Please report every line in the material below where the word "than" is found.

----- Exercise material

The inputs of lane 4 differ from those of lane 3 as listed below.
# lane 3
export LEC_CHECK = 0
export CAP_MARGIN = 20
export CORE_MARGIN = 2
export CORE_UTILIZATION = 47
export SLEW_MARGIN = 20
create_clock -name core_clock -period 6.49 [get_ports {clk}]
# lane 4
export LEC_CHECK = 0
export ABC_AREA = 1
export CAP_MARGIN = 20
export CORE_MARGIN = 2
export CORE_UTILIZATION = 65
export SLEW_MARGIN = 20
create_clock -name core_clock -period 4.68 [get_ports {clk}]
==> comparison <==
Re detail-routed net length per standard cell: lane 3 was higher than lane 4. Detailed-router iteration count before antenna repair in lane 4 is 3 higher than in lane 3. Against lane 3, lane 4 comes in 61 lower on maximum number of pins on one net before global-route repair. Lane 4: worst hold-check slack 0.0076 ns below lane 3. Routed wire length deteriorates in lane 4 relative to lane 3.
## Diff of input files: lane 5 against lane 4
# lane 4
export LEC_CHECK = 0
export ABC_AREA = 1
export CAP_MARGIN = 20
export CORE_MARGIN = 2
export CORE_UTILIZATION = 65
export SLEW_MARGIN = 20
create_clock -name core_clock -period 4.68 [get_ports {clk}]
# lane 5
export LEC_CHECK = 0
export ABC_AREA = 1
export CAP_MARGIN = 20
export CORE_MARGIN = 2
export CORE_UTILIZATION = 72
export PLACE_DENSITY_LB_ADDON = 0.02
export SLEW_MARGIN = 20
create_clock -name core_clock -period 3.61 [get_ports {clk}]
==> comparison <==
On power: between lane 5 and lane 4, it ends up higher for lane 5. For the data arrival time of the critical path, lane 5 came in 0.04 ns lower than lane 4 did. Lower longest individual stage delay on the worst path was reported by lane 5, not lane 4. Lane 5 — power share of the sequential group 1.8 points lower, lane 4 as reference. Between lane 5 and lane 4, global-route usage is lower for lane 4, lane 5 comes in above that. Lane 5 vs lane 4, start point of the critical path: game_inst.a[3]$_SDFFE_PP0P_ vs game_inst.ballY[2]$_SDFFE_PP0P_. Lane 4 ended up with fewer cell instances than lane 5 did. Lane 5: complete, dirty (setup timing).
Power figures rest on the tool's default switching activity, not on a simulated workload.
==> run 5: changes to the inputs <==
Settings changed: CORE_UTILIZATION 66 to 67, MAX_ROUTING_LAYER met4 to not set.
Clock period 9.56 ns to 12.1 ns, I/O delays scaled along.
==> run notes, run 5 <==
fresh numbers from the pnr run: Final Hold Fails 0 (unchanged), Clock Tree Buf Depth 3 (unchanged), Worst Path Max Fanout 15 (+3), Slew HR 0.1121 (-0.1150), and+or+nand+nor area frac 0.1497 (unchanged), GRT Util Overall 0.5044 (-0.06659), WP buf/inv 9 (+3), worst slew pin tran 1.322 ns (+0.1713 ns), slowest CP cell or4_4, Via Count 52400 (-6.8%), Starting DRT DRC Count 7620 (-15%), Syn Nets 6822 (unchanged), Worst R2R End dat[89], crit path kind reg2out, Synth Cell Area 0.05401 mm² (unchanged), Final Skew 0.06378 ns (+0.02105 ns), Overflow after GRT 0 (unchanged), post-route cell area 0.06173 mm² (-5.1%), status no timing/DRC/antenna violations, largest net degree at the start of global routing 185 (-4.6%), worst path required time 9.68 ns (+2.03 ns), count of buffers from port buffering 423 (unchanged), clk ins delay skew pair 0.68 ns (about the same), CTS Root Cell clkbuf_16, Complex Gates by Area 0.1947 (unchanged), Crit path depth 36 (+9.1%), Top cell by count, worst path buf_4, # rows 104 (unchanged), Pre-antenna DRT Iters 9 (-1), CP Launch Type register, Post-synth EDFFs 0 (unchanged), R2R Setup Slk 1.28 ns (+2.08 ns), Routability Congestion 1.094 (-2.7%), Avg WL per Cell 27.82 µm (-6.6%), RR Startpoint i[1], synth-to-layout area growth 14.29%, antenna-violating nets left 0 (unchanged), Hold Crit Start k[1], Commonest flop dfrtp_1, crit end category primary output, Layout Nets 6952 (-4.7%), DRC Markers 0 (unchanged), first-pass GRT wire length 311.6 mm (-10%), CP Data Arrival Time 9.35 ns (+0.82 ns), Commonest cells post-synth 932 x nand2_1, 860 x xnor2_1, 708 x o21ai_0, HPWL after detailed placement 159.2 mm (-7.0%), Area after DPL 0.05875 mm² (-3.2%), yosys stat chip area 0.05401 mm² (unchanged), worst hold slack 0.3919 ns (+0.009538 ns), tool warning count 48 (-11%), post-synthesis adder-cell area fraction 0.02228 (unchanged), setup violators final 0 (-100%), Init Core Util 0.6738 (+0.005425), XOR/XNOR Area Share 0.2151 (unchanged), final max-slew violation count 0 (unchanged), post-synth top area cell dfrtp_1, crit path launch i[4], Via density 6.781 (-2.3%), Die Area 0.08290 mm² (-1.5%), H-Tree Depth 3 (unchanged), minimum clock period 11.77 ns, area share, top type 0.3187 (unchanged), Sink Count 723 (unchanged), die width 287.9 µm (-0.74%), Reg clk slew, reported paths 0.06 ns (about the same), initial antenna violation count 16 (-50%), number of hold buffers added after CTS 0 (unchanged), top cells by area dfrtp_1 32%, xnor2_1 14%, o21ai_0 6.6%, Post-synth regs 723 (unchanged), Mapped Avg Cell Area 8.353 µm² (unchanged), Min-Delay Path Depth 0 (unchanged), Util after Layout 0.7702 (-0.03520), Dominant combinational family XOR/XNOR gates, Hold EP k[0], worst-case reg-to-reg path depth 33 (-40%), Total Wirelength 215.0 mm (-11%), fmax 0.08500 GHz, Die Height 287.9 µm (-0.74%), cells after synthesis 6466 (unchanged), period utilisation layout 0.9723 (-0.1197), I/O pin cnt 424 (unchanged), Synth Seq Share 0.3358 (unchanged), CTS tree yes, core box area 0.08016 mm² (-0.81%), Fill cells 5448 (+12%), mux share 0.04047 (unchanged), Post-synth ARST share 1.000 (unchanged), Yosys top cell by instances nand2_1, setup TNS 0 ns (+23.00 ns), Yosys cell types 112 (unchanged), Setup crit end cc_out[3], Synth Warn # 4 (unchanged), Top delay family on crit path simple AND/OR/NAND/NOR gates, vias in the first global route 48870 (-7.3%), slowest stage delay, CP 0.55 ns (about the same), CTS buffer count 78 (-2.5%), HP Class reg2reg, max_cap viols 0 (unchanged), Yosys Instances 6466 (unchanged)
## conv_kernel
module conv_kernel(
	clk,
	rst_n,
	clear,
	i_pixel,
	i_weight,
	o_pixel
);
parameter	WIDTH	=	32;
input					clk;
input					rst_n;
input					clear;
input	[WIDTH-1:0]		i_pixel;
input	[WIDTH-1:0]		i_weight;
output	[WIDTH-1:0]		o_pixel;
reg		[WIDTH-1:0]		o_pixel;
reg		[WIDTH-1:0]		mult_a;
reg		[WIDTH-1:0]		mult_b;
wire	[WIDTH-1:0]		product;
reg		[WIDTH-1:0]		add_a;
reg		[WIDTH-1:0]		add_b;
wire	[WIDTH-1:0]		sum;
always @(posedge clk, negedge rst_n)	begin
	if(!rst_n) begin
		mult_a		<=	32'b0;
		mult_b		<=	32'b0;
	end
	else begin
		mult_a		<=	i_pixel;
		mult_b		<=	i_weight;
	end
end
always @(posedge clk, negedge rst_n)	begin
	if(!rst_n) begin
		add_a		<=	32'b0;
		add_b		<=	32'b0;
	end
	else if (clear) begin
		add_a		<=	32'b0;
		add_b		<=	32'b0;
	end			
	else begin
		add_a		<=	product;
		add_b		<=	sum;
	end
end
always @(posedge clk, negedge rst_n)	begin
	if(!rst_n) begin
		o_pixel		<=	32'b0;
	end
	else if (clear) begin
		o_pixel		<=	32'b0;
	end
	else begin
		o_pixel		<=	sum;
	end
end
floating_adder U_floating_adder (
  .s_axis_a_tvalid(),             
  .s_axis_a_tdata(add_a),               
  .s_axis_a_tlast(),               
  .s_axis_b_tvalid(),             
  ...
For scale: ~130 flip-flops, about 99 I/O pins, ~36000 um^2 of cells after synthesis.
clock: 9.21 ns
lec_check: 0
abc_area: 1
cap_margin: 20
cell_pad_in_sites_detail_placement: 0
core_margin: 5
core_utilization: 31
cts_cluster_diameter: 382
cts_cluster_size: 99
gpl_routability_driven: 0
gpl_timing_driven: 0
slew_margin: 40
tns_end_percent: 40
run.sh (not shown) runs the stock make flow with config.mk's settings and CLKGATE_MAP_FILE=.
The first run reached the layout checks and failed them: negative setup slack.
Rerun with:
Settings changed: ABC_AREA 1 to default, CORE_MARGIN 5 to 2, CORE_UTILIZATION 31 to 66, CTS_CLUSTER_DIAMETER 382 to 272, CTS_CLUSTER_SIZE 99 to default, GPL_TIMING_DRIVEN 0 to default, MAX_ROUTING_LAYER from default to met4, TNS_END_PERCENT 40 to default.
Clock period 9.21 ns to 10.5 ns, I/O delays scaled along.
=> The new run produced a layout that fails on negative setup slack. Core utilization increases by 44 points. Critical path depth came out lower by 28. Routed wire length decreases slightly. Sequential cell count stays the same. Clock-buffer cell count fell by 2. Fmax is lower by about a fifth. Cell area came out lower slightly. Global-route usage rises by 27 points. Worst hold slack gains 0.014 ns.
Rerun with:
Settings changed: CTS_CLUSTER_DIAMETER 272 to 96, GPL_ROUTABILITY_DRIVEN 0 to 1, TNS_END_PERCENT from default to 5.
Clock period 10.5 ns to 10.6 ns, I/O delays scaled along.
Result:
- The new run did not get past 5_1_grt
- die size does not change
- synthesized area is unchanged
- synthesized cell count stays the same
Rerun with:
Settings changed: CORE_UTILIZATION 66 to 65, SETUP_SLACK_MARGIN from default to 2.99, TNS_END_PERCENT 5 to default.
The new run aborted during 5_1_grt with GRT-0116. Synthesized cell count stays the same. Die area rises slightly. Synthesized area does not change.

---

P:
conv_kernel again, from the RTL that the note above started with.
clock: 10.8 ns
lec_check: 0
cap_margin: 20
core_margin: 2
core_utilization: 72
cts_cluster_diameter: 250
cts_cluster_size: 48
max_routing_layer: met4
place_density: 0.65
setup_slack_margin: 3.13
slew_margin: 20
Tool error GRT-0232 stopped P during 5_1_grt; no final results.
What Q does differently from P at the input level:
# P
export LEC_CHECK = 0
export CAP_MARGIN = 20
export CORE_MARGIN = 2
export CORE_UTILIZATION = 72
export CTS_CLUSTER_DIAMETER = 250
export CTS_CLUSTER_SIZE = 48
export MAX_ROUTING_LAYER = met4
export PLACE_DENSITY = 0.65
export SETUP_SLACK_MARGIN = 3.13
export SLEW_MARGIN = 20
create_clock -name core_clock -period 10.8 [get_ports {clk}]
# Q
export LEC_CHECK = 0
export CAP_MARGIN = 20
export CORE_MARGIN = 2
export CORE_UTILIZATION = 40
export SLEW_MARGIN = 20
create_clock -name core_clock -period 11.8 [get_ports {clk}]
--- outcome ---
The final layout from Q, which completed every stage, passed the timing, DRC and antenna checks at the end of the flow.
What ended P was a tool error in 5_1_grt; the run never finished.
Compared with P, in Q area of the core increased 0.040 sq mm, instance area after placement decreased 1.1%, post-placement cell count increased about 7.5%, total half-perimeter wirelength after legalization and detailed placement increased about 10%, share of synthesized cell area in and, or, nand and nor gates essentially unchanged.

---

conv_kernel again, from the RTL that the note above started with.
Settings: LEC_CHECK=0, ABC_AREA=1, CAP_MARGIN=20, CELL_PAD_IN_SITES_DETAIL_PLACEMENT=2, CORE_ASPECT_RATIO=0.53, CORE_MARGIN=2, CORE_UTILIZATION=40, GPL_ROUTABILITY_DRIVEN=1, HOLD_SLACK_MARGIN=0.3, PLACE_DENSITY=0.57, SLEW_MARGIN=20, TNS_END_PERCENT=5; clock period 12.0 ns.
The first run failed in global routing (5_1_grt).
Change:
==> flow/config.mk (replaced) <==
export PLATFORM = sky130hd
export DESIGN_NAME = conv_kernel
export DESIGN_NICKNAME = conv_kernel
export VERILOG_FILES = /design/flow/design.v
export SDC_FILE = /design/flow/constraint.sdc
export NUM_CORES = 4
export LEC_CHECK = 0
export CAP_MARGIN = 20
export CORE_MARGIN = 2
export CORE_UTILIZATION = 40
export SLEW_MARGIN = 20
After rerunning: The new run passed the timing, DRC and antenna checks; area after synthesis barely changes; die size is about the same; synthesized cell count decreases by 15%.
Change:
--- a/flow/config.mk
+++ b/flow/config.mk
@@ -9,3 +9,6 @@
 export CORE_MARGIN = 2
-export CORE_UTILIZATION = 40
+export CORE_UTILIZATION = 65
+export MAX_ROUTING_LAYER = met4
+export PLACE_DENSITY = 0.6
+export SETUP_SLACK_MARGIN = -0.72
 export SLEW_MARGIN = 20
==> flow/constraint.sdc (replaced) <==
create_clock -name core_clock -period 9.7 [get_ports {clk}]
set_input_delay 1.9400 -clock core_clock [delete_from_list [all_inputs] [get_ports {clk}]]
set_output_delay 1.9400 -clock core_clock [all_outputs]
set_load 0.01 [all_outputs]
Result: With this change the flow stopped in global routing (5_1_grt) (GRT-0116); area after synthesis is unchanged; die size came out lower by well over a third; synthesized cell count stays the same.
Change:
--- a/flow/config.mk
+++ b/flow/config.mk
@@ -9,6 +9,3 @@
 export CORE_MARGIN = 2
-export CORE_UTILIZATION = 65
-export MAX_ROUTING_LAYER = met4
-export PLACE_DENSITY = 0.6
-export SETUP_SLACK_MARGIN = -0.72
+export CORE_UTILIZATION = 54
 export SLEW_MARGIN = 20
==> flow/constraint.sdc (replaced) <==
create_clock -name core_clock -period 11.8 [get_ports {clk}]
set_input_delay 2.3600 -clock core_clock [delete_from_list [all_inputs] [get_ports {clk}]]
set_output_delay 2.3600 -clock core_clock [all_outputs]
set_load 0.01 [all_outputs]
Outcome: Now the flow completed without violations. Die size is higher by 20%. Area after synthesis is unchanged. Synthesized cell count stays the same.

---

The RTL this note starts from:
==> flow/design.v <==
module floating_mult (
  input         s_axis_a_tvalid,
  input  [31:0] s_axis_a_tdata,
  input         s_axis_b_tvalid,
  input  [31:0] s_axis_b_tdata,
  output        m_axis_result_tvalid,
  output [31:0] m_axis_result_tdata
);
wire [31:0] a = s_axis_a_tdata;
wire [31:0] b = s_axis_b_tdata;
wire        sa = a[31];
wire        sb = b[31];
wire [7:0]  ea = a[30:23];
wire [7:0]  eb = b[30:23];
wire [22:0] fa = a[22:0];
wire [22:0] fb = b[22:0];
wire a_zero = (ea == 8'd0);
wire b_zero = (eb == 8'd0);
wire a_inf  = (ea == 8'hFF) && (fa == 23'd0);
wire b_inf  = (eb == 8'hFF) && (fb == 23'd0);
wire a_nan  = (ea == 8'hFF) && (fa != 23'd0);
wire b_nan  = (eb == 8'hFF) && (fb != 23'd0);
wire        s = sa ^ sb;
wire [47:0] p = {1'b1, fa} * {1'b1, fb};
wire signed [10:0] e0 = $signed({3'b000, ea}) + $signed({3'b000, eb}) - 11'sd127;
reg  [22:0] m;
reg         g;
reg         st;
reg  signed [10:0] e1;
always @(*) begin
  if (p[47]) begin
    m  = p[46:24];
    g  = p[23];
    st = |p[22:0];
    e1 = e0 + 11'sd1;
  end else begin
    m  = p[45:23];
    g  = p[22];
    st = |p[21:0];
    e1 = e0;
  end
end
wire        rnd = g & (st | m[0]);
wire [23:0] mr  = {1'b0, m} + {23'd0, rnd};
wire signed [10:0] e2 = mr[23] ? e1 + 11'sd1 : e1;
wire [22:0] mf  = mr[22:0];
reg [31:0] r;
always @(*) begin
  if (a_nan || b_nan || (a_inf && b_zero) || (b_inf && a_zero))
    r = 32'h7FC00000;
  else if (a_inf || b_inf)
    r = {s, 8'hFF, 23'd0};
  else if (a_zero || b_zero)
    r = {s, 31'd0};
  else if (e2 >= 11'sd255)
    r = {s, 8'hFF, 23'd0};
  else if (e2 <= 11'sd0)
    r = {s, 31'd0};
  else
    r = {s, e2[7:0], mf};
end
assign m_axis_result_tdata  = r;
assign m_axis_result_tvalid = 1'b1;
endmodule
module floating_adder (
  input         s_axis_a_tvalid,
  input  [31:0] s_axis_a_tdata,
  input         s_axis_a_tlast,
  input         s_axis_b_tvalid,
  input  [31:0] s_axis_b_tdata,
  output        m_axis_result_tvalid,
  output [31:0] m_axis_result_tdata,
  output        m_axis_result_tlast
);
wire [31:0] a = s_axis_a_tdata;
wire [31:0] b = s_axis_b_tdata;
wire a_zero = (a[30:23] == 8'd0);
wire b_zero = (b[30:23] == 8'd0);
wire a_inf  = (a[30:23] == 8'hFF) && (a[22:0] == 23'd0);
wire b_inf  = (b[30:23] == 8'hFF) && (b[22:0] == 23'd0);
wire a_nan  = (a[30:23] == 8'hFF) && (a[22:0] != 23'd0);
wire b_nan  = (b[30:23] == 8'hFF) && (b[22:0] != 23'd0);
wire        swap = (b[30:0] > a[30:0]);
wire [31:0] x = swap ? b : a;
wire [31:0] y = swap ? a : b;
wire        sx = x[31];
wire        sy = y[31];
wire [7:0]  ex = x[30:23];
wire [7:0]  ey = y[30:23];
wire [7:0]  d  = ex - ey;
wire        sub = sx ^ sy;
wire [26:0] mx = {1'b1, x[22:0], 3'b000};
wire [26:0] my = {1'b1, y[22:0], 3'b000};
wire        far    = (d >= 8'd27);
wire [26:0] my_sh  = far ? 27'd0 : (my >> d[4:0]);
wire [26:0] lost   = far ? my : (my & ~(27'h7FFFFFF << d[4:0]));
wire        sticky = |lost;
wire [26:0] my_al = {my_sh[26:1], my_sh[0] | sticky};
wire [27:0] s0 = sub ? ({1'b0, mx} - {1'b0, my_al}) : ({1'b0, mx} + {1'b0, my_al});
reg  [4:0]  lz;
always @(*) begin
  casez (s0[26:0])
    27'b1??????????????????????????: lz = 5'd0;
    27'b01?????????????????????????: lz = 5'd1;
    27'b001????????????????????????: lz = 5'd2;
    27'b0001???????????????????????: lz = 5'd3;
    27'b00001??????????????????????: lz = 5'd4;
    27'b000001?????????????????????: lz = 5'd5;
    27'b0000001????????????????????: lz = 5'd6;
    27'b00000001???????????????????: lz = 5'd7;
    27'b000000001??????????????????: lz = 5'd8;
    27'b0000000001?????????????????: lz = 5'd9;
    27'b00000000001????????????????: lz = 5'd10;
    27'b000000000001???????????????: lz = 5'd11;
    27'b0000000000001??????????????: lz = 5'd12;
    27'b00000000000001?????????????: lz = 5'd13;
    27'b000000000000001????????????: lz = 5'd14;
    27'b0000000000000001???????????: lz = 5'd15;
    27'b00000000000000001??????????: lz = 5'd16;
    27'b000000000000000001?????????: lz = 5'd17;
    27'b0000000000000000001????????: lz = 5'd18;
    27'b00000000000000000001???????: lz = 5'd19;
    27'b000000000000000000001??????: lz = 5'd20;
    27'b0000000000000000000001?????: lz = 5'd21;
    27'b00000000000000000000001????: lz = 5'd22;
    27'b000000000000000000000001???: lz = 5'd23;
    27'b0000000000000000000000001??: lz = 5'd24;
    27'b00000000000000000000000001?: lz = 5'd25;
    27'b000000000000000000000000001: lz = 5'd26;
    default:                          lz = 5'd27;
  endcase
end
wire [26:0] n  = s0[27] ? {s0[27:2], s0[1] | s0[0]} : (s0[26:0] << lz);
wire signed [9:0] en = s0[27] ? $signed({2'b00, ex}) + 10'sd1
                              : $signed({2'b00, ex}) - $signed({5'd0, lz});
wire        g   = n[2];
wire        st  = n[1] | n[0];
wire [22:0] m   = n[25:3];
wire        rnd = g & (st | m[0]);
wire [23:0] mr  = {1'b0, m} + {23'd0, rnd};
wire signed [9:0] e2 = mr[23] ? en + 10'sd1 : en;
reg [31:0] r;
always @(*) begin
  if (a_nan || b_nan || (a_inf && b_inf && (a[31] != b[31])))
    r = 32'h7FC00000;
  else if (a_inf)
    r = a;
  else if (b_inf)
    r = b;
  else if (a_zero && b_zero)
    r = {a[31] & b[31], 31'd0};
  else if (b_zero)
    r = a;
  else if (a_zero)
    r = b;
  else if (s0 == 28'd0)
    r = 32'd0;
  else if (e2 >= 10'sd255)
    r = {sx, 8'hFF, 23'd0};
  else if (e2 <= 10'sd0)
    r = {sx, 31'd0};
  else
    r = {sx, e2[7:0], mr[22:0]};
end
assign m_axis_result_tdata  = r;
assign m_axis_result_tvalid = 1'b1;
assign m_axis_result_tlast  = 1'b0;
endmodule
module conv_kernel(
	clk,
	rst_n,
	clear,
	i_pixel,
	i_weight,
	o_pixel
);
parameter	WIDTH	=	32;
input					clk;
input					rst_n;
input					clear;
input	[WIDTH-1:0]		i_pixel;
input	[WIDTH-1:0]		i_weight;
output	[WIDTH-1:0]		o_pixel;
reg		[WIDTH-1:0]		o_pixel;
reg		[WIDTH-1:0]		mult_a;
reg		[WIDTH-1:0]		mult_b;
wire	[WIDTH-1:0]		product;
reg		[WIDTH-1:0]		add_a;
reg		[WIDTH-1:0]		add_b;
wire	[WIDTH-1:0]		sum;
always @(posedge clk, negedge rst_n)	begin
	if(!rst_n) begin
		mult_a		<=	32'b0;
		mult_b		<=	32'b0;
	end
	else begin
		mult_a		<=	i_pixel;
		mult_b		<=	i_weight;
	end
end
always @(posedge clk, negedge rst_n)	begin
	if(!rst_n) begin
		add_a		<=	32'b0;
		add_b		<=	32'b0;
	end
	else if (clear) begin
		add_a		<=	32'b0;
		add_b		<=	32'b0;
	end			
	else begin
		add_a		<=	product;
		add_b		<=	sum;
	end
end
always @(posedge clk, negedge rst_n)	begin
	if(!rst_n) begin
		o_pixel		<=	32'b0;
	end
	else if (clear) begin
		o_pixel		<=	32'b0;
	end
	else begin
		o_pixel		<=	sum;
	end
end
floating_adder U_floating_adder (
  .s_axis_a_tvalid(),             
  .s_axis_a_tdata(add_a),               
  .s_axis_a_tlast(),               
  .s_axis_b_tvalid(),             
  .s_axis_b_tdata(add_b),               
  .m_axis_result_tvalid(),   
  .m_axis_result_tdata(sum),     
  .m_axis_result_tlast()     
);
floating_mult U_floating_mult (
  .s_axis_a_tvalid(),             
  .s_axis_a_tdata(mult_a),               
  .s_axis_b_tvalid(),             
  .s_axis_b_tdata(mult_b),               
  .m_axis_result_tvalid(),   
  .m_axis_result_tdata(product)     
);
endmodule
Settings: LEC_CHECK=0, CAP_MARGIN=20, CORE_MARGIN=2, CORE_UTILIZATION=72, CTS_CLUSTER_DIAMETER=250, CTS_CLUSTER_SIZE=48, MAX_ROUTING_LAYER=met4, PLACE_DENSITY=0.65, SETUP_SLACK_MARGIN=-0.76, SLEW_MARGIN=20; clock period 10.8 ns.
The baseline finished but fails on negative setup slack.
Then changed:
CTS_CLUSTER_DIAMETER = unset   (was 250)
CTS_CLUSTER_SIZE = 39   (was 48)
MAX_ROUTING_LAYER = unset   (was met4)
PLACE_DENSITY = unset   (was 0.65)
PLACE_DENSITY_LB_ADDON = 0.01   (was unset)
SETUP_SLACK_MARGIN = 0.75   (was -0.76)
clock period = 8.09 ns   (was 10.8 ns; I/O delays follow)
This time the run aborted during clock tree synthesis with DPL-0033.
Die area is unchanged.
Synthesized area does not change.
Synthesized cell count does not change.
Then changed:
CORE_UTILIZATION = 40   (was 72)
CTS_CLUSTER_DIAMETER = 317   (was unset)
CTS_CLUSTER_SIZE = 41   (was 39)
PLACE_DENSITY = 0.83   (was unset)
PLACE_DENSITY_LB_ADDON = unset   (was 0.01)
SETUP_SLACK_MARGIN = unset   (was 0.75)
clock period = 12.0 ns   (was 8.09 ns; I/O delays follow)
What happened: The changed run passed the timing, DRC and antenna checks. Synthesized area does not change. Synthesized cell count does not change. Die size rises by well over a third.
Then changed:
CORE_UTILIZATION = 64   (was 40)
CTS_CLUSTER_DIAMETER = 369   (was 317)
CTS_CLUSTER_SIZE = unset   (was 41)
PLACE_DENSITY = 0.35   (was 0.83)
SETUP_SLACK_MARGIN = 3.97   (was unset)
clock period = 13.3 ns   (was 12.0 ns; I/O delays follow)
Design area climbs by about 12%.
Sequential share of layout area is lower by 0.62 points.
Die size decreases by 37%.
Non-clock buffer count came out higher by 214.
Routed wire length went up by 26%.
Fmax went up by 3.2%.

----------

Your solution —
Re detail-routed net length per standard cell: lane 3 was higher than lane 4. Detailed-router iteration count before antenna repair in lane 4 is 3 higher than in lane 3. Against lane 3, lane 4 comes in 61 lower on maximum number of pins on one net before global-route repair. Lane 4: worst hold-check slack 0.0076 ns below lane 3. Routed wire length deteriorates in lane 4 relative to lane 3.
On power: between lane 5 and lane 4, it ends up higher for lane 5. For the data arrival time of the critical path, lane 5 came in 0.04 ns lower than lane 4 did. Lower longest individual stage delay on the worst path was reported by lane 5, not lane 4. Lane 5 — power share of the sequential group 1.8 points lower, lane 4 as reference. Between lane 5 and lane 4, global-route usage is lower for lane 4, lane 5 comes in above that. Lane 5 vs lane 4, start point of the critical path: game_inst.a[3]$_SDFFE_PP0P_ vs game_inst.ballY[2]$_SDFFE_PP0P_. Lane 4 ended up with fewer cell instances than lane 5 did. Lane 5: complete, dirty (setup timing).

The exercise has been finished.